The focus is on what sits underneath. Students revisit models like VAEs and diffusion models, but from a different angle – less about how to use them, more about what problem they’re actually solving. The thread running through the course is inference. Different models may look unrelated on the surface, but many of them are working through the same underlying probabilistic questions.

“There’s usually an ‘aha’ moment,” he says, “when you realise the ‘magic’ isn’t really magic.”

It’s a small shift, but it changes how you see everything after that.

The problem he is working on

A lot of the current AI systems share the same limitation: they don’t think ahead.

Language models generate text one word at a time, choosing what seems most likely at that moment. It works surprisingly well – until it doesn’t. 

“They are very short-sighted,” Anji says.

His work focuses on changing that. Instead of committing to a single next word, his approach gets models to evaluate how different possibilities might unfold – a kind of probabilistic lookahead. Think of it this way: rather than a writer who barrels through a paragraph and hopes for the best, the model considers where a sentence is heading before choosing how to start it. It can spot a potential contradiction or factual error three lines down the road and steer away from it.
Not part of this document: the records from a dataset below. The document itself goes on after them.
[src/rtl/epoch_seconds_to_calendar_defines.svh]
// ----------------------------------------------------------------------------
// Epoch seconds to calendar: assertion macros
// Shared property forms on the block clock, disabled during reset.
// ----------------------------------------------------------------------------
`ifndef EPOCH_SECONDS_TO_CALENDAR_DEFINES_SVH
`define EPOCH_SECONDS_TO_CALENDAR_DEFINES_SVH

// Antecedent implies consequent in the same cycle.
`define EST_ASSERT_SAME(lbl, ante, cons, msg) \
   lbl: assert property (@(posedge clock) disable iff (reset) (ante) |-> (cons)) \
      else $error(msg);

// Antecedent implies consequent in the next cycle.
`define EST_ASSERT_NEXT(lbl, ante, cons, msg) \
   lbl: assert property (@(posedge clock) disable iff (reset) (ante) |=> (cons)) \
      else $error(msg);

`endif

[src/rtl/est_pkg.sv]
// ----------------------------------------------------------------------------
// Epoch seconds to calendar: package
// Constants, shared types and calendar helpers.
// ----------------------------------------------------------------------------
package est_pkg;

   localparam int UNIT_W        = 32;
   localparam int SECS_W        = 32;
   localparam int MICRO_W       = 20;
   localparam int DAYS_W        = 16;
   localparam int QUO_W         = 16;
   localparam int STEP_W        = 4;

   localparam int EPOCH_YEAR    = 1970;
   localparam int SECS_PER_DAY  = 86400;
   localparam int SECS_PER_HOUR = 3600;
   localparam int SECS_PER_MIN  = 60;
   localparam int US_PER_MS     = 1000;
   localparam int MS_MAX        = 999;
   localparam int DAYS_PER_YEAR = 365;
   localparam int SKIPPED_LEAP  = 2100;   // only non-leap century in range
   localparam int LAST_MONTH    = 11;     // December, zero based

   // quotient bits produced by each restoring division
   localparam int DAY_STEPS     = 16;     // days < 2^16
   localparam int HOUR_STEPS    = 5;      // hour < 24
   localparam int MIN_STEPS     = 6;      // minute < 60
   localparam int MS_STEPS      = 11;     // micro / 1000 < 2^11

   typedef struct packed {
      logic [UNIT_W-1:0] a;
      logic [UNIT_W-1:0] b;
   } unit_req_type;

   typedef struct packed {
      logic              ge;
      logic [UNIT_W-1:0] diff;
   } unit_rsp_type;

   // packed so that year sits in the low bits
   typedef struct packed {
      logic [9:0]  millisecond;
      logic [5:0]  second;
      logic [5:0]  minute;
      logic [4:0]  hour;
      logic [4:0]  day_of_month;
      logic [3:0]  month;
      logic [11:0] year;
   } result_type;

   // Gregorian rule, valid over 1970..2106
   function automatic logic is_leap(input logic [11:0] yr);
      return (yr[1:0] == 2'b00) && (yr != 12'(SKIPPED_LEAP));
   endfunction

   function automatic logic [4:0] month_len(input logic [3:0] mon, input logic leap);
      logic [4:0] len;
      unique case (mon)
         4'd1:                      len = leap ? 5'd29 : 5'd28;
         4'd3, 4'd5, 4'd8, 4'd10:  len = 5'd30;
         default:                   len = 5'd31;
      endcase
      return len;
   endfunction

endpackage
At the same time, his group is tackling a structural flaw in how diffusion models handle text. Most current approaches assume that each word is generated independently – which, in language, is almost never the case. Meaning travels across sentences. Words depend on one another. His team is building a framework that captures those dependencies more accurately, producing text that’s more coherent without the heavy computational cost usually required. 

Get it right, and it changes something important. Not just how fluent these systems are, but whether you can trust what they produce.

Why NUS

When Anji talks about why he chose NUS, his answer is simple: “Support, freedom, and talent.”
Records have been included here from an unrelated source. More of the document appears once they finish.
$ cat src/rtl/rrc_pkg.sv
// Shared types, widths and helpers for the rational reduce/compare block.
// Used by rrc_div, rrc_reduce and rational_reduce_compare; no dependencies.
`default_nettype none
package rrc_pkg;

  localparam int DATA_WIDTH = 32;
  localparam int CNT_W      = $clog2(DATA_WIDTH + 1);
  localparam int IN_BITS    = ((4 * DATA_WIDTH + 7) / 8) * 8;
  localparam int OUT_FIELDS = 2 + 4 * DATA_WIDTH;
  localparam int OUT_BITS   = ((OUT_FIELDS + 7) / 8) * 8;

  typedef logic [DATA_WIDTH-1:0] word_t;

  typedef enum logic [2:0] {
    R_IDLE,
    R_CHECK,
    R_GCD,
    R_QN,
    R_QD
  } red_state_t;

  typedef enum logic [1:0] {
    T_IDLE,
    T_RUN1,
    T_RUN2,
    T_OUT
  } top_state_t;

  // Magnitude of a two's complement word; the most negative value maps to 2^(W-1).
  function automatic word_t abs_mag(word_t x);
    word_t r;
    r = x[DATA_WIDTH-1] ? word_t'(~x + word_t'(1)) : x;
    return r;
  endfunction

  // Sign and magnitude back to two's complement, wrapping at the word width.
  function automatic word_t from_sm(logic neg, word_t mag);
    word_t r;
    r = neg ? word_t'(~mag + word_t'(1)) : mag;
    return r;
  endfunction

endpackage
`default_nettype wire

$ cat src/rtl/rational_reduce_compare.sv
// Rational reduce and compare: top level with stream handshakes and output register.
// Depends on rrc_pkg and rrc_reduce (which holds the shared rrc_div).
//
// Usage:
//   One input transaction on s_* carries two signed fractions. Each fraction is
//   reduced by the divisor that Euclid's truncating remainder loop finds (its
//   sign follows C remainder rules), and one output transaction on m_* carries
//   both reduced fractions, an equal flag and an invalid flag (0/0 present).
//   A 0/0 fraction reports 0/0 and forces the equal flag low.
// Timing:
//   Both fractions go through one reduce sequencer, one after the other, and
//   every Euclid step and final division uses the same one-bit-per-cycle
//   divider. s_tready is high only while idle.
// Reset: rst (synchronous, active high) returns to idle, holds s_tready low and drops m_tvalid.
// Stall: a finished result waits in the output register; the block still takes
//   the next input while it waits, and holds its next result until m_tready.
`default_nettype none
module rational_reduce_compare (
  input  wire logic                         clk,
  input  wire logic                         rst,
  input  wire logic                         s_tvalid,
  output logic                              s_tready,
  // first_numerator, first_denominator, second_numerator, second_denominator
  input  wire logic [rrc_pkg::IN_BITS-1:0]  s_tdata,
  output logic                              m_tvalid,
  input  wire logic                         m_tready,
  // fractions_equal, invalid_input, first_reduced_num, first_reduced_den,
  // second_reduced_num, second_reduced_den, zero pad
  output logic [rrc_pkg::OUT_BITS-1:0]      m_tdata
);

  localparam int W = rrc_pkg::DATA_WIDTH;

  rrc_pkg::top_state_t state, state_next;

  rrc_pkg::word_t n2, d2;
  rrc_pkg::word_t r1_num, r1_den, r2_num, r2_den;
  logic           r1_ok, r2_ok;

  logic           red_start;
  rrc_pkg::word_t red_num, red_den;
  logic           red_done, red_ok;
  rrc_pkg::word_t red_num_out, red_den_out;

  logic           s_take, m_load;
  logic           valid, equal;

  rrc_reduce u_reduce (
    .clk     (clk),
    .rst     (rst),
    .start   (red_start),
    .num     (red_num),
    .den     (red_den),
    .done    (red_done),
    .ok      (red_ok),
    .num_out (red_num_out),
    .den_out (red_den_out)
  );

  assign s_tready = (state == rrc_pkg::T_IDLE) && !rst;
  assign s_take   = s_tvalid && s_tready;
  assign valid    = r1_ok && r2_ok;
  assign equal    = valid && (r1_num == r2_num) && (r1_den == r2_den);

  // Next state; first fraction starts straight from the input bus.
  always_comb begin
    state_next = state;
    red_start  = 1'b0;
    red_num    = n2;
    red_den    = d2;
    m_load     = 1'b0;
    case (state)
      rrc_pkg::T_IDLE: begin
        red_num = s_tdata[W-1:0];
        red_den = s_tdata[2*W-1:W];
        if (s_take) begin
          red_start  = 1'b1;
          state_next = rrc_pkg::T_RUN1;
        end
      end
      rrc_pkg::T_RUN1: begin
        if (red_done) begin
          red_start  = 1'b1;
          state_next = rrc_pkg::T_RUN2;
        end
      end
      rrc_pkg::T_RUN2: begin
        if (red_done) state_next = rrc_pkg::T_OUT;
      end
      rrc_pkg::T_OUT: begin
        // hold until the output register is free
        if (!m_tvalid || m_tready) begin
          m_load     = 1'b1;
          state_next = rrc_pkg::T_IDLE;
        end
      end
      default: state_next = rrc_pkg::T_IDLE;
    endcase
  end

  always_ff @(posedge clk) begin
    if (rst) begin
      state    <= rrc_pkg::T_IDLE;
      m_tvalid <= 1'b0;
    end else begin
      state <= state_next;
      if (m_load) begin
        m_tvalid <= 1'b1;
      end else if (m_tready) begin
        m_tvalid <= 1'b0;
      end
    end
  end

  // Payload: second fraction operands, per-fraction results, output register.
  always_ff @(posedge clk) begin
    if (s_take) begin
      n2 <= s_tdata[3*W-1:2*W];
      d2 <= s_tdata[4*W-1:3*W];
    end
    if (state == rrc_pkg::T_RUN1 && red_done) begin
      r1_ok  <= red_ok;
      r1_num <= red_num_out;
      r1_den <= red_den_out;
    end
    if (state == rrc_pkg::T_RUN2 && red_done) begin
      r2_ok  <= red_ok;
      r2_num <= red_num_out;
      r2_den <= red_den_out;
    end
    if (m_load) begin
      m_tdata <= rrc_pkg::OUT_BITS'({r2_den, r2_num, r1_den, r1_num, !valid, equal});
    end
  end

endmodule
`default_nettype wire

$ cat src/rtl/rrc_div.sv
// Restoring unsigned divider, one quotient bit per cycle.
// Depends on rrc_pkg. Divisor must be nonzero.
`default_nettype none
module rrc_div (
  input  wire logic          clk,
  input  wire logic          rst,
  input  wire logic          start,
  input  wire rrc_pkg::word_t dividend,
  input  wire rrc_pkg::word_t divisor,
  output logic               done,
  output rrc_pkg::word_t     quotient,
  output rrc_pkg::word_t     remainder
);

  logic                      running;
  logic [rrc_pkg::CNT_W-1:0] cnt;
  rrc_pkg::word_t            quo;
  rrc_pkg::word_t            rem;
  rrc_pkg::word_t            dvs;
  logic [rrc_pkg::DATA_WIDTH:0] trial;
  logic [rrc_pkg::DATA_WIDTH:0] diff;
  logic                      fits;

  assign trial = {rem, quo[rrc_pkg::DATA_WIDTH-1]};
  assign diff  = trial - {1'b0, dvs};
  assign fits  = !diff[rrc_pkg::DATA_WIDTH];

  always_ff @(posedge clk) begin
    if (rst) begin
      running <= 1'b0;
      done    <= 1'b0;
      cnt     <= '0;
    end else begin
      done <= 1'b0;
      if (start) begin
        running <= 1'b1;
        cnt     <= rrc_pkg::CNT_W'(rrc_pkg::DATA_WIDTH);
      end else if (running) begin
        cnt <= cnt - rrc_pkg::CNT_W'(1);
        if (cnt == rrc_pkg::CNT_W'(1)) begin
          running <= 1'b0;
          done    <= 1'b1;
        end
      end
    end
  end

  // Shift one dividend bit into the partial remainder per step.
  always_ff @(posedge clk) begin
    if (start) begin
      quo <= dividend;
      rem <= '0;
      dvs <= divisor;
    end else if (running) begin
      quo <= {quo[rrc_pkg::DATA_WIDTH-2:0], fits};
      rem <= fits ? diff[rrc_pkg::DATA_WIDTH-1:0] : trial[rrc_pkg::DATA_WIDTH-1:0];
    end
  end

  assign quotient  = quo;
  assign remainder = rem;

endmodule
`default_nettype wire

$ cat src/rtl/rrc_reduce.sv
// Sequencer that reduces one fraction: Euclid remainder loop, then two
// divisions by the found divisor, all on one shared rrc_div. Depends on rrc_pkg.
`default_nettype none
module rrc_reduce (
  input  wire logic           clk,
  input  wire logic           rst,
  input  wire logic           start,
  input  wire rrc_pkg::word_t num,
  input  wire rrc_pkg::word_t den,
  output logic                done,
  output logic                ok,
  output rrc_pkg::word_t      num_out,
  output rrc_pkg::word_t      den_out
);

  rrc_pkg::red_state_t state, state_next;

  logic           n_neg, d_neg, a_neg, b_neg;
  rrc_pkg::word_t n_mag, d_mag, a_mag, b_mag, qn;

  logic           div_start;
  rrc_pkg::word_t div_dvd, div_dvs;
  logic           div_done;
  rrc_pkg::word_t div_quo, div_rem;

  rrc_div u_div (
    .clk       (clk),
    .rst       (rst),
    .start     (div_start),
    .dividend  (div_dvd),
    .divisor   (div_dvs),
    .done      (div_done),
    .quotient  (div_quo),
    .remainder (div_rem)
  );

  always_comb begin
    state_next = state;
    div_start  = 1'b0;
    div_dvd    = a_mag;
    div_dvs    = b_mag;
    case (state)
      rrc_pkg::R_IDLE: begin
        if (start) state_next = rrc_pkg::R_CHECK;
      end
      rrc_pkg::R_CHECK: begin
        if (b_mag != '0) begin
          div_start  = 1'b1;
          state_next = rrc_pkg::R_GCD;
        end else if (a_mag == '0) begin
          state_next = rrc_pkg::R_IDLE;
        end else begin
          div_start  = 1'b1;
          div_dvd    = n_mag;
          div_dvs    = a_mag;
          state_next = rrc_pkg::R_QN;
        end
      end
      rrc_pkg::R_GCD: begin
        if (div_done) state_next = rrc_pkg::R_CHECK;
      end
      rrc_pkg::R_QN: begin
        div_dvd = d_mag;
        div_dvs = a_mag;
        if (div_done) begin
          div_start  = 1'b1;
          state_next = rrc_pkg::R_QD;
        end
      end
      rrc_pkg::R_QD: begin
        if (div_done) state_next = rrc_pkg::R_IDLE;
      end
      default: state_next = rrc_pkg::R_IDLE;
    endcase
  end

  always_ff @(posedge clk) begin
    if (rst) begin
      state <= rrc_pkg::R_IDLE;
      done  <= 1'b0;
    end else begin
      state <= state_next;
      done  <= 1'b0;
      if (state == rrc_pkg::R_CHECK && b_mag == '0 && a_mag == '0) done <= 1'b1;
      if (state == rrc_pkg::R_QD && div_done) done <= 1'b1;
    end
  end

  always_ff @(posedge clk) begin
    case (state)
      rrc_pkg::R_IDLE: begin
        if (start) begin
          n_neg <= num[rrc_pkg::DATA_WIDTH-1];
          n_mag <= rrc_pkg::abs_mag(num);
          d_neg <= den[rrc_pkg::DATA_WIDTH-1];
          d_mag <= rrc_pkg::abs_mag(den);
          a_neg <= num[rrc_pkg::DATA_WIDTH-1];
          a_mag <= rrc_pkg::abs_mag(num);
          b_neg <= den[rrc_pkg::DATA_WIDTH-1];
          b_mag <= rrc_pkg::abs_mag(den);
        end
      end
      rrc_pkg::R_CHECK: begin
        // 0/0: no divisor, report zeros
        if (b_mag == '0 && a_mag == '0) begin
          ok      <= 1'b0;
          num_out <= '0;
          den_out <= '0;
        end
      end
      rrc_pkg::R_GCD: begin
        // remainder keeps the dividend's sign (truncating rule)
        if (div_done) begin
          a_neg <= b_neg;
          a_mag <= b_mag;
          b_neg <= a_neg;
          b_mag <= div_rem;
        end
      end
      rrc_pkg::R_QN: begin
        if (div_done) qn <= div_quo;
      end
      rrc_pkg::R_QD: begin
        if (div_done) begin
          ok      <= 1'b1;
          num_out <= rrc_pkg::from_sm((n_neg != a_neg) && (qn != '0), qn);
          den_out <= rrc_pkg::from_sm((d_neg != a_neg) && (div_quo != '0), div_quo);
        end
      end
      default: ;
    endcase
  end

endmodule
`default_nettype wire
$ cat config.mk
export PLATFORM = sky130hd
export DESIGN_NAME = rational_reduce_compare
export DESIGN_NICKNAME = d
export VERILOG_FILES = /design/src/rtl/rrc_pkg.sv /design/src/rtl/rational_reduce_compare.sv /design/src/rtl/rrc_div.sv /design/src/rtl/rrc_reduce.sv
export SDC_FILE = /design/constraint.sdc
export NUM_CORES = 1
export LEC_CHECK = 0
export CAP_MARGIN = 20
export CORE_ASPECT_RATIO = 0.9
export CORE_MARGIN = 8
export CORE_UTILIZATION = 33
export DETAILED_ROUTE_END_ITERATION = 7
export DONT_BUFFER_PORTS = 1
export GPL_TIMING_DRIVEN = 0
export SETUP_SLACK_MARGIN = 0.4
export SYNTH_ARGS = -nofsm -noshare
export SYNTH_HDL_FRONTEND = slang
export SYNTH_SLANG_ARGS = --single-unit
$ cat constraint.sdc
create_clock -name clk -period 12.24 [get_ports clk]
set_input_delay 0.612 -clock clk [delete_from_list [all_inputs] [get_ports clk]]
set_output_delay 0.612 -clock clk [all_outputs]
set_load 0.03 [all_outputs]
==> impl_metrics.json, run 1 <==
{
  "start_util_pct": 33.3,
  "post_cts_resized": 0,
  "synthArstFlopShare_pct": 0,
  "critPathLaunchType": "flop",
  "clk_path_buf_depth": 3,
  "gp_congestion": 0.910,
  "r2r_start": "state[0]$_SDFFE_PP0P_",
  "grt_first_pass_wirelength_microns": 119000,
  "dp_cells": 3400,
  "outcome": "finished, final reports clean",
  "final_max_slew_viol_count": 0,
  "yosys_warnings": 0,
  "rsz0062_at_grt": "false",
  "finalSetupViolations": 0,
  "ant_nets": 0,
  "largest_reg_flops": 130,
  "synthToLayoutAreaGrowth_pct": 14.3,
  "clkTransAtPathRegs_ps": 60,
  "holdWs_ps": 89.1,
  "synth_area_leader_cell": "edfxtp_1",
  "io_buffer_count": 0,
  "critPathKind": "flop to flop",
  "worstMarginPinSlew_ps": 955,
  "antenna_found_initial": 0,
  "cp_data_required_time_ps": 12590,
  "postCtsHoldBufs": 0,
  "grt_max_degree": 67,
  "synth.ff_latch_count": 664,
  "nNetsFinal": 2494,
  "track_usage_pct": 15.8,
  "path_max_fanout": 10,
  "grt_pass1_vias": 18600,
  "clockRootBuffer": "clkbuf_16",
  "ys_types": 72,
  "timing.critical_path.arrival_ps": 7950,
  "tns_ps": 0,
  "cp-end-kind": "flop",
  "cts_tree": "built",
  "htreeDepth": 3,
  "hold_depth": 0,
  "min_period_ps": 7600,
  "hold_path.class": "input pin to flop",
  "slowest_stage": "buf_1",
  "die_y_microns": 298,
  "final_util_pct": 38.1,
  "r2r_slack_ps": 4640,
  "drive_above_1_share_pct": 9.48,
  "yosysMostFrequentCell": "edfxtp_1",
  "core_area_sq_um": 87800,
  "place_ws_ps": 4800,
  "rows": 103,
  "synth_edf_count": 617,
  "wl_per_cell_microns": 22.6,
  "netlist_area_sq_um": 29200,
  "route.final.wire_length_microns": 79900,
  "largest-register": "m_tdata",
  "fin_skew_ps": 32.7,
  "timing.final.crit_share_pct": 62.1,
  "p_leak_nw": 11.5,
  "vias_per_cell": 5.20,
  "yosysSeqAreaShare_pct": 66.6,
  "dp_hpwl_microns": 62200,
  "dieArea_sq_um": 98400,
  "num_vias": 18400,
  "first_iter_violations": 1654,
  "grt_overflow": 0,
  "synth_ff_type": "edfxtp_1",
  "vdd_drop_max_v": 0.000166,
  "cts_buffers": 72,
  "numClockSinks": 664,
  "clk_latency_ps": 620,
  "drc": 0,
  "cpPeakStageDelay_ps": 780,
  "synth_top_area_share_pct": 63.4,
  "io_pins": 270,
  "powerDensity_nw_per_um2": 240,
  "relSlewSlack_pct": 36.2,
  "syn_inst": 2222,
  "netlist_top_cells_count": "edfxtp_1, nand2_1, nor2_1",
  "crit_end": "u_reduce.b_mag[30]$_DFFE_PP_",
  "setup.worst_path.start": "state[0]$_SDFFE_PP0P_",
  "ff2ff_path_depth": 18,
  "maxCapViolations": 0,
  "dr.pass1.iters": 6,
  "worst_slack_ps": 4640,
  "die_w_microns": 330,
  "synthTopCellsByArea": "edfxtp_1, xor2_1, dfxtp_1, nand2_1, mux2i_1",
  "postCtsSetupRepairBufs": 0,
  "path_cells": "inv_1, ha_1, buf_2, buf_2, buf_1, buf_1, clkbuf_1, clkbuf_1, mux2i_1, ha_1, o21ai_0, nand2b_1, or2_2, nor2b_1, nand2_1, o21ai_0, xor2_1, mux2_2",
  "timing.fmax_mhz": 132,
  "avgSynthCellArea_sq_um": 13.2,
  "r2r-end": "u_reduce.b_mag[30]$_DFFE_PP_",
  "fin_cells": 3530,
  "hold_viol_final": 0
}
==> metrics by stage <==
step                instance area [sq um]  power [mW]
floorplan                           29300        5.01
finish                              33400        8.01
detailed placement                  31000        5.82
global placement                    30700        5.77
global route                        33400        8.42
CTS                                 33400        8.05
==> kinds of logic after synthesis <==
group	count (synthesis)	synth area share, %
AOI/OAI and AO/OA	395	8.70
DFF	664	66.6
buffers and inverters	175	2.40
adders and majority gates	43	1.87
and+or+nand+nor	614	9.74
muxes	131	4.72
other	1	0.0128
xor gates and xnor gates	199	5.99
==> final cells by class <==
cell class              instances  area (sq um)
fillers                      8329         54300
multi-input cells            1388          9130
well taps                    1155          1450
repair buffers                 18           265
plain buffers                  98           414
inverters                      77           289
diodes                          1          2.50
flip-flops and latches        664         19500
clock inverters                42           528
clock buffers                  87          1880
==> cells in the final DEF, fill, tap and decap left out, types with 54 or more instances in the layout <==
cell type | netlist | layout
mux2i_1 | 77 | 77
o21ai_0 | 98 | 98
mux2_2 | 54 | 54
inv_1 | 76 | 76
clkbuf_16 | 0 | 73
clkbuf_1 | 74 | 87
xnor2_1 | 71 | 71
xor2_1 | 127 | 127
a21oi_1 | 96 | 96
edfxtp_1 | 617 | 617
nand2_1 | 238 | 238
nor2_1 | 162 | 161
==> metal layers <==
metal / global-route usage, % / vias to the layer above / routed length [microns]
met5: 0 / - / 0
met4: 3.83 / 0 / 1650
met3: 3.28 / 107 / 5280
met2: 27.8 / 656 / 40100
met1: 19.7 / 9160 / 32800
li1: - / 8432 / -
==> critical path: cells and delay by family (launching register included) <==
kind                     cells  cell delay, ps
buffers and inverters        7            3570
AND/OR/NAND/NOR              4            1220
multiplexers                 2             860
adder cells (fa/ha/maj)      2             760
AO/OA/AOI/OAI                2             370
flip-flops                   1             340
XOR/XNOR                     1             150
==> worst min path at each step <==
stage	start	end	slack [ps]
finish	s_tdata[93]	n2[29]$_DFFE_PP_	90
global route	s_tdata[93]	n2[29]$_DFFE_PP_	50
CTS	s_tdata[93]	n2[29]$_DFFE_PP_	40
detailed placement	u_reduce.ok$_DFFE_PP_	r2_ok$_DFFE_PP_	430
global placement	u_reduce.ok$_DFFE_PP_	r2_ok$_DFFE_PP_	430
floorplan	u_reduce.den_out[0]$_SDFFCE_PN0P_	r1_den[0]$_DFFE_PP_	420
==> where the power goes <==
group / switching [mW] / internal [mW]
clock network: 0.891 / 1.32
registers: 0.354 / 2.98
logic: 1.56 / 0.909
total: 2.81 / 5.21
Note: power is estimated with default switching activity, not from simulation.
==> run 2, diff against run 1 <==
Settings changed: ABC_AREA set to 1.
Clock period 12.24 ns to 7.3 ns, I/O delays scaled along.
==> impl_metrics.json, run 2 <==
{
  "drive_above_1_share_pct": 8.12,
  "mostFrequentLayoutCells": "nand2_1, edfxtp_1, inv_1",
  "place_area_sq_um": 34100,
  "antenna_found_initial": 0,
  "outcome": "finished, final reports clean",
  "ys_types": 57,
  "synth.ff_latch_count": 664,
  "grt_pass1_vias": 22600,
  "p_leak_nw": 15.0,
  "num_vias": 23400,
  "die_y_microns": 312,
  "synth_top_area_share_pct": 57.6,
  "vias_per_cell": 4.82,
  "timing.critical_path.arrival_ps": 4030,
  "holdWs_ps": 186,
  "p_int_mw": 8.65,
  "fin_area_sq_um": 37200,
  "p_clk_share_pct": 25.5,
  "first_iter_violations": 1923,
  "synth_edf_count": 617,
  "clkTransAtPathRegs_ps": 70,
  "fin_skew_ps": 34.1,
  "hold_path.class": "input pin to flop",
  "maxCapViolations": 0,
  "synthTopCellsByArea": "edfxtp_1, nand2_1, inv_1, nor2_1, dfxtp_1",
  "path_max_fanout": 26,
  "htreeDepth": 3,
  "netlist_area_sq_um": 32200,
  "largest_reg_flops": 130,
  "synthArstFlopShare_pct": 0,
  "p_comb_share_pct": 36.2,
  "postCtsSetupRepairBufs": 0,
  "synth_ff_type": "edfxtp_1",
  "syn_inst": 3386,
  "drc": 0,
  "rsz0062_at_grt": "false",
  "synthToLayoutAreaGrowth_pct": 15.5,
  "grt_first_pass_wirelength_microns": 139000,
  "core_area_sq_um": 96500,
  "dieArea_sq_um": 108000,
  "r2r_start": "state[1]$_SDFFE_PP0P_",
  "io_pins": 270,
  "worstMarginPinSlew_ps": 976,
  "cts_tree": "built",
  "cp_data_required_time_ps": 7630,
  "largest-register": "m_tdata",
  "setup.worst_path.start": "state[1]$_SDFFE_PP0P_",
  "cp-end-kind": "flop",
  "clockRootBuffer": "clkbuf_16",
  "rows": 108,
  "relSlewSlack_pct": 34.8,
  "critPathKind": "flop to flop",
  "synth_area_leader_cell": "edfxtp_1",
  "p_seq_share_pct": 38.3,
  "final_common_cell": "nand2_1",
  "clk_latency_ps": 650,
  "route.final.wire_length_microns": 92300,
  "yosys_warnings": 0,
  "min_period_ps": 3700,
  "p_sw_share_pct": 39.6,
  "clk_path_buf_depth": 3,
  "wl_per_cell_microns": 19.0,
  "dr.pass1.iters": 8,
  "hold_start": "s_tdata[25]",
  "finalSetupViolations": 0,
  "nNetsFinal": 3717,
  "ant_nets": 0,
  "grt_max_degree": 66,
  "powerDensity_nw_per_um2": 386,
  "die_w_microns": 345,
  "vdd_drop_max_v": 0.000304,
  "yosysMostFrequentCell": "nand2_1",
  "yosysSeqAreaShare_pct": 60.5,
  "netlist_top_cells_count": "nand2_1, edfxtp_1, inv_1",
  "numClockSinks": 664,
  "hold_viol_final": 0,
  "track_usage_pct": 16.6,
  "dp_hpwl_microns": 72100,
  "timing.final.crit_share_pct": 50.7,
  "p_switching_mw": 5.68,
  "gp_congestion": 0.915,
  "critPathLaunchType": "flop",
  "grt_overflow": 0,
  "io_buffer_count": 0,
  "timing.fmax_mhz": 270,
  "final_max_slew_viol_count": 0,
  "start_util_pct": 33.4,
  "cts_buffers": 70,
  "avgSynthCellArea_sq_um": 9.50
}
-- run 2: changes by cell type in the layout (fill, tap and decap cells not counted), sizes merged, moves of 76 or more --
cell / delta
nand2: +685
inv: +413
nor2: +250
nand3: +147
o21ai: +81
xor2: -77
mux2i: -76
-- run 2: final timing paths --
path / endpoint / slack, ps / depth (start not counted)
setup / recovery: u_reduce.d_mag[19]$_DFFE_PP_ / 3600 / 12
hold / removal: u_reduce.n_mag[25]$_DFFE_PP_ / 190 / 6
setup reg to reg: u_reduce.d_mag[19]$_DFFE_PP_ / 3600 / 12
hold reg to reg: m_tdata[68]$_DFFE_PP_ / 440 / 0
-- run 2: per-layer routing --
layer / vias to the layer above / GRT usage (%) / part of all wire (%)
met3: 110 / 3.34 / 7.2
met5: - / 0 / 0
met2: 839 / 28.3 / 48
met4: 0 / 3.85 / 2.1
li1: 11400 / - / -
met1: 11000 / 21.8 / 43
-- run 2: timing repair --
item	in CTS	in global routing
hold buffers	67	0
endpoints found under the hold margin	74	0
gates resized for setup	0	0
The freedom to work on problems that don’t have immediate answers. The support to follow through on them. And students who are both capable and motivated – which, he says, is the most important ingredient for building a successful lab. 

His work sits between theory and application, and being surrounded by colleagues working in databases, security, and robotics makes it easier to move between ideas. “If I have a question,” he says, “the answer is often just a conversation away.” 

Singapore’s strategic focus on trustworthy AI also aligns closely with the kind of problems he’s most drawn to – which makes the fit feel less like coincidence and more like the right place at the right time.

Outside of all that

Outside of research, things are simpler.

He hikes.

Since coming to Singapore, he has explored the Southern Ridges and the TreeTop Walk. It’s less about the trails themselves and more about stepping away for a while.

“It helps clear my mind,” he says.

If he weren’t working in AI, he’d probably still be coding, just somewhere quieter. Maybe closer to mountains or forests.

Where it all starts

It’s easy to assume that people in research had everything figured out early on. That’s not really the case here.

Anji’s path didn’t begin with a grand plan. It started with a question that didn’t quite make sense yet – how machines learn.

He’s still working through it. Just deeper now, and with a sharper sense of what it would actually take to trust the answer.